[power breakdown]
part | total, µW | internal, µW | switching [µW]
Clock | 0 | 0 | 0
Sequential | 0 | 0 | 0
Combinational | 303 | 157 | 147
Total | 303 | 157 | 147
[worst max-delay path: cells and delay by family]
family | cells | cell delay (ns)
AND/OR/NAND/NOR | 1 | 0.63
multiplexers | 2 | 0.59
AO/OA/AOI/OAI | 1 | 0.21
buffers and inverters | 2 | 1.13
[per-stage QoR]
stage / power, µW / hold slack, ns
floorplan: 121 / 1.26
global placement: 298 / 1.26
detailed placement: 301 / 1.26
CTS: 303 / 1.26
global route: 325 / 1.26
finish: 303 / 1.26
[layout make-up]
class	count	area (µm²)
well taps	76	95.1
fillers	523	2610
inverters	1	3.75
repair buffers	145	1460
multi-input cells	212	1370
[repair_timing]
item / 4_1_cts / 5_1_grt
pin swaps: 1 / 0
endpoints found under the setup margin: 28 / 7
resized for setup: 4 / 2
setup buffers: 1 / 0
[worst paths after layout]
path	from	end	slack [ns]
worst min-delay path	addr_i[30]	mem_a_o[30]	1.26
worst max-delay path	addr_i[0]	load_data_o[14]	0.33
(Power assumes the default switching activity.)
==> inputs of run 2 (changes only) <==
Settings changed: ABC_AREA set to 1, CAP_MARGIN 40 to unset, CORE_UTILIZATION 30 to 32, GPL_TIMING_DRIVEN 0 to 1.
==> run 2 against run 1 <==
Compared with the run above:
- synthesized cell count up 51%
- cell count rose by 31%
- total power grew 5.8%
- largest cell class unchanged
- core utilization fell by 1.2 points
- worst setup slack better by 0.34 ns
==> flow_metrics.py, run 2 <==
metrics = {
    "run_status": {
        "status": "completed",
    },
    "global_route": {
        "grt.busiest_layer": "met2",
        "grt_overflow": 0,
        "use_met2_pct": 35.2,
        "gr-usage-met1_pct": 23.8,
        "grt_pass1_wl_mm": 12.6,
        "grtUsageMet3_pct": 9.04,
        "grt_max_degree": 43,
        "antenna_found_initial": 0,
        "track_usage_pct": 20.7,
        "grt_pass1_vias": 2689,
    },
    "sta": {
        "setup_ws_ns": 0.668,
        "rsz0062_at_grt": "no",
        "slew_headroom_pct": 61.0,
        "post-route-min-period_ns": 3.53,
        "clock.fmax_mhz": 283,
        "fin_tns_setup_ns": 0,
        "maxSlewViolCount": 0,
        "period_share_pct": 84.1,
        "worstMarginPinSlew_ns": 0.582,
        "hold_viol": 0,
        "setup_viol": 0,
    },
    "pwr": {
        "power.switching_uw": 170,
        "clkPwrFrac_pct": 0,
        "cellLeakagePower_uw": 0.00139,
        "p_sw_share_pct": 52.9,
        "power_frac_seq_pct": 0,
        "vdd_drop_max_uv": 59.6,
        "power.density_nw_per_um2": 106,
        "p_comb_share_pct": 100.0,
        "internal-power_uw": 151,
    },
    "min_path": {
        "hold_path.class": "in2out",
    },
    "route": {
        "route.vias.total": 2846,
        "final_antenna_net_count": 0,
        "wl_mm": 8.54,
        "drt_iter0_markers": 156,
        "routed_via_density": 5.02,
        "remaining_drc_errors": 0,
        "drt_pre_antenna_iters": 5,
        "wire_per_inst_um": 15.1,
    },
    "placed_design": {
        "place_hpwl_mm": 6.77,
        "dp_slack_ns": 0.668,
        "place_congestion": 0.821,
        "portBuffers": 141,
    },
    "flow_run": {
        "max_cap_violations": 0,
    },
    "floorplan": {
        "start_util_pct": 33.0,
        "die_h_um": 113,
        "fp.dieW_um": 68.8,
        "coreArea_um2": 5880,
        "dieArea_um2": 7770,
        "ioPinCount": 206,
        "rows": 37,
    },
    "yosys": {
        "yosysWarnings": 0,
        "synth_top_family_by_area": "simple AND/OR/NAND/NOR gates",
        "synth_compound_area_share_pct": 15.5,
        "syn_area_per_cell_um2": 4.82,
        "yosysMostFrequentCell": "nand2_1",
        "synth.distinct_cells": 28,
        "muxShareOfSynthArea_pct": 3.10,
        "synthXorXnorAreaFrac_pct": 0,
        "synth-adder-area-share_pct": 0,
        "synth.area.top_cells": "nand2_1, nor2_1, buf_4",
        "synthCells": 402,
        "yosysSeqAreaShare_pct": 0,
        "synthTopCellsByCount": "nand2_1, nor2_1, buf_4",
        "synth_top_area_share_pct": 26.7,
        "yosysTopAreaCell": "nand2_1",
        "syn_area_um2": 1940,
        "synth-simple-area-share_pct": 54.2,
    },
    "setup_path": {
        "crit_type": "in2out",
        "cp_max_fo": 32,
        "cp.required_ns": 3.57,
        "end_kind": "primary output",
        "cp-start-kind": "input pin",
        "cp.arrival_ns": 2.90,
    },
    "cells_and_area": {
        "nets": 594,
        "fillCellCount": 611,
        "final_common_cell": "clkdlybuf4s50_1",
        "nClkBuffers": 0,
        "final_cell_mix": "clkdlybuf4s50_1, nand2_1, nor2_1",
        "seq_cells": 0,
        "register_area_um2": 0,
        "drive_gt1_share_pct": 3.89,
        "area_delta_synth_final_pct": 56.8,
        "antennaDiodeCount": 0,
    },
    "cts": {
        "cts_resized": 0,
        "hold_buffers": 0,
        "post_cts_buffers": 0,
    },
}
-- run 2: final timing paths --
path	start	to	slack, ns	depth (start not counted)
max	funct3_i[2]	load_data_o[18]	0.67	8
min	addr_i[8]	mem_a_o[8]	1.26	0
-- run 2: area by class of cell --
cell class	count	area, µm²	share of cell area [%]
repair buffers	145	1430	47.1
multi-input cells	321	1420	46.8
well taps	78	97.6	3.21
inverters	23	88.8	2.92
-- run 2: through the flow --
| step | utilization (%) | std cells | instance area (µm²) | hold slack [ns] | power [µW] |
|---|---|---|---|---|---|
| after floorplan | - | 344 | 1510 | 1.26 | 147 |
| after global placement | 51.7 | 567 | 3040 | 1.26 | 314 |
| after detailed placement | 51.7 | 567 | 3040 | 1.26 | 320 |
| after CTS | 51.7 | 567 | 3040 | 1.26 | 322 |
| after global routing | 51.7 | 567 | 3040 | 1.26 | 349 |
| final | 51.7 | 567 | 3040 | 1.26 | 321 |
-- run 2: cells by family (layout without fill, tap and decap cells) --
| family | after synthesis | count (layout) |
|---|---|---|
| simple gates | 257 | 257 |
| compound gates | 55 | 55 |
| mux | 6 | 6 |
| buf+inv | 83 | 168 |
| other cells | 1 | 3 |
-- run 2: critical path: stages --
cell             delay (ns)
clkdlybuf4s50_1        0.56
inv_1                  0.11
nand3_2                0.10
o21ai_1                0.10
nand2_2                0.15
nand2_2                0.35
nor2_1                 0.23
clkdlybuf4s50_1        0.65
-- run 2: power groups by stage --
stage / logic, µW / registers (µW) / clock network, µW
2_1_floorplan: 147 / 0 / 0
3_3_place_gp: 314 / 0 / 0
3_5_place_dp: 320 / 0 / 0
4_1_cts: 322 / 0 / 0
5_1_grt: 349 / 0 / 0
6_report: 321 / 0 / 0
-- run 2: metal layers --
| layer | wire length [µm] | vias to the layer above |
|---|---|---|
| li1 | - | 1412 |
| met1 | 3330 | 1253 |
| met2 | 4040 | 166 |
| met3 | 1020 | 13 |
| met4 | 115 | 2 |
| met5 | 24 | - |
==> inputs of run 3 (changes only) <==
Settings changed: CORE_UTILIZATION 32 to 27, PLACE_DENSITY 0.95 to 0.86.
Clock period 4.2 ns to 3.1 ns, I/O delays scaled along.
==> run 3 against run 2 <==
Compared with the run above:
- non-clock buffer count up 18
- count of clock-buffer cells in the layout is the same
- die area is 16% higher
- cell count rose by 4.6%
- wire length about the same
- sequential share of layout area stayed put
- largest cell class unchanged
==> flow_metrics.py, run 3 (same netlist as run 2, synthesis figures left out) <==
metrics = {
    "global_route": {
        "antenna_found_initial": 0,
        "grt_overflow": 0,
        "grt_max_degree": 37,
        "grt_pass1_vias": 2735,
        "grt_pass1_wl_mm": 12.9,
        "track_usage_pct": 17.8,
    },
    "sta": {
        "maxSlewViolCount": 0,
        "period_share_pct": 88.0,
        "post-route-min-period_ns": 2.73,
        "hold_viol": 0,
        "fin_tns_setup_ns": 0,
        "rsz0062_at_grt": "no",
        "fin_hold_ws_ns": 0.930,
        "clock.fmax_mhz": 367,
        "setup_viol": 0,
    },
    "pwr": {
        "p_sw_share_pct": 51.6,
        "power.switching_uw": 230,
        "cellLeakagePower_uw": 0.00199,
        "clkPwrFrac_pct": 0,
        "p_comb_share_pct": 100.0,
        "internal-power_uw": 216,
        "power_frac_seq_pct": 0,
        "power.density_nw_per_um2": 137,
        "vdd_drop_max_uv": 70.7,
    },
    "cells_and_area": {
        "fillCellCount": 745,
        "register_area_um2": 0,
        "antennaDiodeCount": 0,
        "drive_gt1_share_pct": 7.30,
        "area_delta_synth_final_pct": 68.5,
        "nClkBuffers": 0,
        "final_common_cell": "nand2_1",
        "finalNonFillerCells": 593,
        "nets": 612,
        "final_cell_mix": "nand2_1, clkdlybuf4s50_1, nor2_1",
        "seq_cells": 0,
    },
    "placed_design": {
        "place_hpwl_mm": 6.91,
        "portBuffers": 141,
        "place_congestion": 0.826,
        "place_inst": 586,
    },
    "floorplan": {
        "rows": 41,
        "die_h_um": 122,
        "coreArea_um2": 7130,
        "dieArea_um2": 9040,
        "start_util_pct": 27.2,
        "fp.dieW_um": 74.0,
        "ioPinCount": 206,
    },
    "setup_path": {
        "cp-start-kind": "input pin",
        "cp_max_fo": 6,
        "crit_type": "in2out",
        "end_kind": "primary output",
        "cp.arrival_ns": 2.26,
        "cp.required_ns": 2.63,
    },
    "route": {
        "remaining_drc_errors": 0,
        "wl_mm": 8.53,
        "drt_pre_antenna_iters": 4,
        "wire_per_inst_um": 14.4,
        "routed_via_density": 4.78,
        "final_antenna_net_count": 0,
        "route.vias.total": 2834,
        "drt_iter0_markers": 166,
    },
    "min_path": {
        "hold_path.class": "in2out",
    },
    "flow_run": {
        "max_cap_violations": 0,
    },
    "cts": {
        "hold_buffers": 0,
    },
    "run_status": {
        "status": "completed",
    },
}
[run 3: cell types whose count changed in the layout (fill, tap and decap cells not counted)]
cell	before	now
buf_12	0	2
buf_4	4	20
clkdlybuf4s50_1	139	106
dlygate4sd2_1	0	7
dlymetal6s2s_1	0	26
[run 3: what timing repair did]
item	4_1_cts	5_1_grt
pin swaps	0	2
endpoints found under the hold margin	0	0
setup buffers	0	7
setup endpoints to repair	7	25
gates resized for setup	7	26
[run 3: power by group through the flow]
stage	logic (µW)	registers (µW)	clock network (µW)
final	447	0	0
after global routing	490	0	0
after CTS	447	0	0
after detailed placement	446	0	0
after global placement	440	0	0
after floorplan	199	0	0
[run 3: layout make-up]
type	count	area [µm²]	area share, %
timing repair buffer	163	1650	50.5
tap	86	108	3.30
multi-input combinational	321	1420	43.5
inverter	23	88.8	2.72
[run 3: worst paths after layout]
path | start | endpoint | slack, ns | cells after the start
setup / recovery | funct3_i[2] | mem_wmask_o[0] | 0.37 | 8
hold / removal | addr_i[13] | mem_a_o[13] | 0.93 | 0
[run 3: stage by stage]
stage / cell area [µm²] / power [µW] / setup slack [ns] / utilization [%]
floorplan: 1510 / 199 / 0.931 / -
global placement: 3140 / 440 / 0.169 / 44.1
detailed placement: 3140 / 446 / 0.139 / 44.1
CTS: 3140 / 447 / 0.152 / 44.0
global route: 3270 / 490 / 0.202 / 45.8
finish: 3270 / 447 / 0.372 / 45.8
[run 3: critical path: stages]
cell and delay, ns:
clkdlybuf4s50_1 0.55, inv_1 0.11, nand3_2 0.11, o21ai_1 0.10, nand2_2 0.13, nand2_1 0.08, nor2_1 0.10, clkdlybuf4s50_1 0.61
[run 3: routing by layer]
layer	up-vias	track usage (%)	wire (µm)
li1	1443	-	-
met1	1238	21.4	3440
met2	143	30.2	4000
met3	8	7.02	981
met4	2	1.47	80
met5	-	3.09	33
--- config.mk ---
export PLATFORM = sky130hd
export DESIGN_NAME = uart_rx_os
export DESIGN_NICKNAME = d
export VERILOG_FILES = /design/src/rtl/uart_pkg.sv /design/src/rtl/uart_baud_tick.sv /design/src/rtl/uart_rx_os.sv
export SDC_FILE = /design/constraint.sdc
export NUM_CORES = 1
export LEC_CHECK = 0
export ABC_AREA = 1
export BUFFER_PORTS_ARGS = -buffer_cell sky130_fd_sc_hd__buf_2
export CORE_ASPECT_RATIO = 0.75
export CORE_UTILIZATION = 50
export DETAILED_ROUTE_END_ITERATION = 10
export PLACE_DENSITY = 0.68
export SYNTH_ARGS = -nofsm -noshare
export SYNTH_HDL_FRONTEND = slang
export SYNTH_SLANG_ARGS = --single-unit
export TNS_END_PERCENT = 5
--- constraint.sdc ---
create_clock -name clk -period 3.5 [get_ports clk]
set_input_delay 0.35 -clock clk [delete_from_list [all_inputs] [get_ports clk]]
set_output_delay 0.35 -clock clk [all_outputs]
set_load 0.01 [all_outputs]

⁂

> _Aim of the exercise_
Check each line of the entries, and copy the ones that contain "inverters".

> _Output for this task_
buffers and inverters | 2 | 1.13
inverters	1	3.75
inverters	23	88.8	2.92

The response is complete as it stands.